Innovative logistics provider OTR Transportation learns that credit insurance does much more than protect A/R.

 

Industry:

Transportation & logistics

Challenge:

Avoiding future bad-debt situations with a better credit checking process

Policy Benefit:

Stronger sense of partnership with carriers

Challenge

After two bad debts with two major clients led to tens of thousands of dollars in losses, OTR Transportation was done managing credit risk on its own. In addition to the financial losses, “we looked at the time and energy that went into trying to collect those receivables,” said Jonathan Braun, the company’s founder and director of procurement. “We got burned in that way too.”

OTR is a logistics provider that finds and sources trucking capacity to move freight throughout North America. OTR has carved out a logistics-provider niche by connecting smaller trucking operations with customers who appreciated that reliable freight-hauling options don’t begin and end with the big names in trucking.

“By understanding the particular needs of the smaller trucking company, we’ve identified synergies and properly aligned payment terms so that we can become a real partner to them,” said OTR broker Jeffrey Roadman. “We’ve been able to adjust our payment terms and still pay quickly, allowing their business to thrive.”

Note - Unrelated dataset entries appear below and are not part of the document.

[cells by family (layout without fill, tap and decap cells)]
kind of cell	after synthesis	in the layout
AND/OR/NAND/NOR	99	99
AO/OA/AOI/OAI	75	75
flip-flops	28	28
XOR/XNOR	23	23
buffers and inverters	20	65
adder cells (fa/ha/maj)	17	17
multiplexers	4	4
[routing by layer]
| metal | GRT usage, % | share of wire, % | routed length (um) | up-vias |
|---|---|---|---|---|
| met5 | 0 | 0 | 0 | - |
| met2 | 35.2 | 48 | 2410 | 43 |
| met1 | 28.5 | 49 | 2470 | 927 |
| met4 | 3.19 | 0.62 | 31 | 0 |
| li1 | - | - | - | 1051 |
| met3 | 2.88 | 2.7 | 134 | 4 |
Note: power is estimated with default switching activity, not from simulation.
==> src/hdl/acsr_pkg.sv <==
// Purpose: Constants, types and helpers for the converter configuration and status registers.
// Assumes: 24-bit registers addressed by a 5-bit word address from the serial engine.
// Notes: Unimplemented bits are masked on write and read back as zero.
// Summary of operation
// - Any write to the delay register resets and restarts every active channel.
// - Bits 23-12 give channel 2 delay behind channel 1 in modulator periods.
// - Bits 11-0 give channel 0 delay behind channel 1 in modulator periods.
// - Amplifier codes 000-101 give gain 1 to 32; 110 and 111 act as gain 1.
// - Read increment: 11 whole map, 10 types, 01 groups, 00 fixed address.
// - Write increment 1 loops over writable registers; 0 keeps one address.
// - Idle data-ready pin floats when idle bit is 0, drives high when 1.
// - Merge bit gives one pulse timed by the last channel, else one per cycle in which any channel is ready.
// - Checksum format 0 is 16-bit; 1 is checksum then sixteen zeros.
// - Width code: 11 sign-extend 32, 10 zero-pad 32, 01 24-bit, 00 rounded 16.
// - Serial checksum enable appends a 16-bit checksum; host clocks the extra bits.
// - With map interrupt enabled, a map checksum error holds the ready pin low.
// - The held-low alert clears only when the lock key is written with the password.
// - With map interrupt disabled the checksum stays readable but never alerts.
// - Ready flags read 0 when ready, return to 1 only after a status read.
// - Offset correction enable adds no group delay.
// - Gain correction enable delays ready pulses by 24 modulator periods; sample words are not delayed.
// - Idle_tone_noise_level code 11 max, 10 medium, 01 minimum, 00 off.
// - Bias code 11 twice, 10 nominal, 01 two thirds, 00 half current.
// - Prescaler 00 undivided, 01 by 2, 10 by 4, 11 by 8.
package acsr_pkg;

   localparam logic [4:0] ADDR_DELAY = 5'h0A;
   localparam logic [4:0] ADDR_AMP = 5'h0B;
   localparam logic [4:0] ADDR_STATUS = 5'h0C;
   localparam logic [4:0] ADDR_CONFIG_A = 5'h0D;
   localparam logic [4:0] ADDR_MAP_LAST = 5'h1F;
   localparam logic [4:0] ADDR_WR_FIRST = 5'h08;
   localparam logic [4:0] ADDR_DATA_LAST = 5'h02;

   localparam logic [23:0] RST_DELAY = 24'h000000;
   localparam logic [23:0] RST_AMP = 24'h000000;
   localparam logic [23:0] RST_STATUS = 24'hA90000;
   localparam logic [23:0] RST_CONFIG_A = 24'h386050;
   localparam logic [2:0] RST_FLAGS = 3'h7;

   localparam logic [23:0] MASK_DELAY = 24'hFFFFFF;
   localparam logic [23:0] MASK_AMP = 24'h0001FF;
   localparam logic [23:0] MASK_STATUS = 24'hFFC000;
   localparam logic [23:0] MASK_CONFIG_A = 24'hFFE0FF;

   localparam int GAIN_CAL_TICKS = 24;
   localparam logic [1:0] READ_MAP = 2'h3;
   localparam logic [1:0] READ_TYPE = 2'h2;
   localparam logic [1:0] READ_GROUP = 2'h1;

   typedef struct packed {
      logic [11:0] ch2_delay_field;
      logic [11:0] ch0_delay_field;
      logic [8:0] input_amp_code;
      logic [1:0] read_inc;
      logic write_inc;
      logic ready_idle_float;
      logic ready_pulse_merge;
      logic crc_word_32;
      logic [1:0] data_width;
      logic serial_checksum_enable;
      logic map_int_enable;
      logic offset_corr_enable;
      logic scale_corr_enable;
      logic [1:0] idle_tone_noise_level;
      logic [1:0] bias_current_select;
      logic [1:0] prescale;
      logic [2:0] oversampling_ratio;
      logic [7:0] reference_trim;
   } acsr_cfg_t;

   // Gain as a power of two; the reserved codes fall back to unity gain.
   function automatic logic [2:0] gain_log2(input logic [2:0] code);
      gain_log2 = (code > 3'h5) ? 3'h0 : code;
   endfunction : gain_log2

   // Lowest and highest address of the loop that holds addr for a read mode.
   function automatic logic [9:0] read_bounds(input logic [4:0] addr, input logic [1:0] mode);
      logic [4:0] lo;
      logic [4:0] hi;
      lo = 5'h00;
      hi = ADDR_MAP_LAST;
      if (mode == READ_TYPE) begin
         if (addr <= ADDR_DATA_LAST) begin
            hi = ADDR_DATA_LAST;
         end else begin
            lo = ADDR_WR_FIRST;
         end
      end else if (mode == READ_GROUP) begin
         if (addr <= 5'h01) begin
            hi = 5'h01;
         end else if (addr <= 5'h02) begin
            lo = 5'h02;
            hi = 5'h02;
         end else if (addr <= 5'h0B) begin
            lo = 5'h08;
            hi = 5'h0B;
         end else if (addr <= 5'h0E) begin
            lo = 5'h0C;
            hi = 5'h0E;
         end else if (addr <= 5'h10) begin
            lo = 5'h0F;
            hi = 5'h10;
         end else if (addr <= 5'h12) begin
            lo = 5'h11;
            hi = 5'h12;
         end else if (addr <= 5'h14) begin
            lo = 5'h13;
            hi = 5'h14;
         end else begin
            lo = ADDR_MAP_LAST;
         end
      end
      read_bounds = {lo, hi};
   endfunction : read_bounds

endpackage : acsr_pkg

==> src/hdl/acsr_prescaler.sv <==
// Purpose: Derives the analog master clock enable from the master clock.
// Assumes: The divide code is a quasi-static register field.
// Notes: A code change restarts the count so no short period is produced.
`timescale 1ns/10ps
module acsr_prescaler #(
   parameter int CNT_W = 3
) (
   // Clock and reset
   input wire logic sys_clk,
   input wire logic sys_rst,
   // Divide code and enable out
   input wire logic [1:0] prescale,
   output logic analog_master_clock_en
);
   initial begin
      if (CNT_W < 3) begin
         $error("acsr_prescaler: CNT_W must be at least 3");
      end
   end

   logic [CNT_W-1:0] cnt;
   logic [CNT_W-1:0] next_cnt;
   logic [1:0] last_pre;
   logic next_en;
   logic [CNT_W-1:0] top;

   always_comb begin
      top = CNT_W'((1 << prescale) - 1);
      next_en = 1'b0;
      next_cnt = cnt + 1'b1;
      if (prescale != last_pre || cnt >= top) begin
         next_cnt = '0;
         next_en = (prescale == last_pre);
      end
   end

   always_ff @(posedge sys_clk or posedge sys_rst) begin
      if (sys_rst) begin
         cnt <= '0;
         last_pre <= 2'h0;
         analog_master_clock_en <= 1'b0;
      end else begin
         cnt <= next_cnt;
         last_pre <= prescale;
         analog_master_clock_en <= next_en;
      end
   end

   property p_undivided;
      @(posedge sys_clk) disable iff (sys_rst)
      (prescale == 2'h0 && last_pre == 2'h0) |=> analog_master_clock_en;
   endproperty
   a_undivided: assert property (p_undivided) else $error("undivided enable missing");

endmodule : acsr_prescaler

“We wanted to grow with each of our customers so we wanted different thresholds for extending credit without putting anyone’s growth at risk,” said Jeffrey Roadman, OTR Broker

 

Solution

Avoiding bad debt and paying promptly is a key part of OTR’s strong working relationships. If OTR is to provide faster payments to its carriers, it must have a healthy cash flow itself nurtured by prompt payments from customers. “We are not a credit company. We don’t have the resources and access to the necessary information,” said Braun. “We realized that we needed to focus needed on what we do best and to find credit support with a company doing what it does best.”

After a referral from one of its most important customers, OTR approached Euler Hermes about credit insurance and found so much more. For example, OTR had performed its own credit checks by using a credit information agency’s services and calling multiple references, which was a time-consuming process. As OTR grew, its staff began to be pulled in many different directions, causing an already imperfect credit-checking process to become even less efficient. “You’re wasting time and time is money so there’s an opportunity cost,” said Braun. “Your time is better spent elsewhere.”

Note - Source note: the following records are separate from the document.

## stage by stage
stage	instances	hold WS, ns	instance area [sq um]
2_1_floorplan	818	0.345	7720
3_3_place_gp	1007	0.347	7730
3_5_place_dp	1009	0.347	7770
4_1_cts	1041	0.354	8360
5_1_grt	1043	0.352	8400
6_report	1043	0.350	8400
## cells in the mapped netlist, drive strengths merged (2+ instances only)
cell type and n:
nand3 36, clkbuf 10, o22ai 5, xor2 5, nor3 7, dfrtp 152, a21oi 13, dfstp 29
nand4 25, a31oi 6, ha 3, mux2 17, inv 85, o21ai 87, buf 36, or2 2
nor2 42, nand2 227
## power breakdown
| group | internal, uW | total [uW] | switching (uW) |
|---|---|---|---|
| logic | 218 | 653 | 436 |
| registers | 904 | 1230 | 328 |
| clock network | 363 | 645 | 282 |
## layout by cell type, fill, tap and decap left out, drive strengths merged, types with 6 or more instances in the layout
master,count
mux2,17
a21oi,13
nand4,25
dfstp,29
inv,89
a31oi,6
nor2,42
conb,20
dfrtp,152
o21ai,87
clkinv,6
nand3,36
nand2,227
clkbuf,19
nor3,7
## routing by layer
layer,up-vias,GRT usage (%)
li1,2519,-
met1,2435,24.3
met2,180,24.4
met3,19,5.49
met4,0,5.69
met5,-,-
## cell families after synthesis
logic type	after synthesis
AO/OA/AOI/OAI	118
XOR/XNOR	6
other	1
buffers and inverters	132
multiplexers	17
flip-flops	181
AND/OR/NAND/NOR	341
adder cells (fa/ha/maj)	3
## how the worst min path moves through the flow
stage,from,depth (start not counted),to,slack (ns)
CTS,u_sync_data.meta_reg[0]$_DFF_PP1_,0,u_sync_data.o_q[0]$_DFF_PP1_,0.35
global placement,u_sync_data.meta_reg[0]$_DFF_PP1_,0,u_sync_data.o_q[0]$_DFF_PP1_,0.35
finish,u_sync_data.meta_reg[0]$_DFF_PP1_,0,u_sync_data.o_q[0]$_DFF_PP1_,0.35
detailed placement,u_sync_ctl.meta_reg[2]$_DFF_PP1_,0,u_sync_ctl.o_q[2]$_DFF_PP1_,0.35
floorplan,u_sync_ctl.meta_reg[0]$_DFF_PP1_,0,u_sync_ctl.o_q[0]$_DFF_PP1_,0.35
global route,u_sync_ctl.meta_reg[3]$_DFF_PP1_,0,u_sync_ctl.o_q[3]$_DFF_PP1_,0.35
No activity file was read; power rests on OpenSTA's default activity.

Credit insurance also proved to be flexible. “We wanted to grow with each of our customers so we wanted different thresholds for extending credit without putting anyone’s growth at risk,” said Roadman. “We’ve seen brokers and trucking companies go under because customers didn’t pay them.”

Results

Credit insurance brought the peace of mind of knowing OTR’s receivables were protected from bad debt. But perhaps the most significant benefit of credit insurance is the fact that OTR can confidently add customers as its services became in higher demand. “We’ve been able to promote a scalable growth trajectory, to which our receivables coverage is one of the contributors,” said Roadman. “We don’t have to hesitate when new business opportunities present themselves.”

OTR gives major credit to EOLIS, Euler Hermes’ online policy management system, and its EZ Cover tool for quick credit decisions on new customers not already named in their policy. “You can get an answer on credit coverage within minutes, which is important in a fast-paced industry like ours,” said Braun. “If a new customer offers us a shipment and we need to get that pushed through credit ASAP and, in most cases, we can.”

OTR has even taken to leveraging its relationship with Euler Hermes as a marketing tool. The company discusses its credit insurance coverage prominently on its website. “We saw accounts receivable coverage with Euler Hermes as a value-add offering for our carrier providers” said Roadman. “By insuring our receivables, we are insuring ourselves to be able to pay them.”